● EXERCISE GOAL
Copying nothing before it, reproduce the line that holds "export SYNTH_HDL_FRONTEND = slang" and every line after it in the data, exactly.

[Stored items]

===== config.mk =====
export PLATFORM = sky130hd
export DESIGN_NAME = div_job_queue
export DESIGN_NICKNAME = d
export VERILOG_FILES = /design/src/rtl/div_job_queue.sv
export SDC_FILE = /design/constraint.sdc
export NUM_CORES = 1
export LEC_CHECK = 0
export ABC_AREA = 1
export CAP_MARGIN = 20
export CORE_ASPECT_RATIO = 0.8
export CORE_MARGIN = 5
export CORE_UTILIZATION = 53
export DETAILED_ROUTE_END_ITERATION = 12
export PLACE_DENSITY = 0.87
export SLEW_MARGIN = 20
export SYNTH_ARGS = -nofsm -noshare
export SYNTH_HDL_FRONTEND = slang
export SYNTH_SLANG_ARGS = --single-unit

===== constraint.sdc =====
create_clock -name Clock -period 3.55 [get_ports Clock]
set_clock_uncertainty 0.2 [all_clocks]
set_input_delay 1.065 -clock Clock [delete_from_list [all_inputs] [get_ports Clock]]
set_output_delay 1.065 -clock Clock [all_outputs]
set_load 0.01 [all_outputs]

● OUTPUT BELOW
export SYNTH_HDL_FRONTEND = slang
export SYNTH_SLANG_ARGS = --single-unit

===== constraint.sdc =====
create_clock -name Clock -period 3.55 [get_ports Clock]
set_clock_uncertainty 0.2 [all_clocks]
set_input_delay 1.065 -clock Clock [delete_from_list [all_inputs] [get_ports Clock]]
set_output_delay 1.065 -clock Clock [all_outputs]
set_load 0.01 [all_outputs]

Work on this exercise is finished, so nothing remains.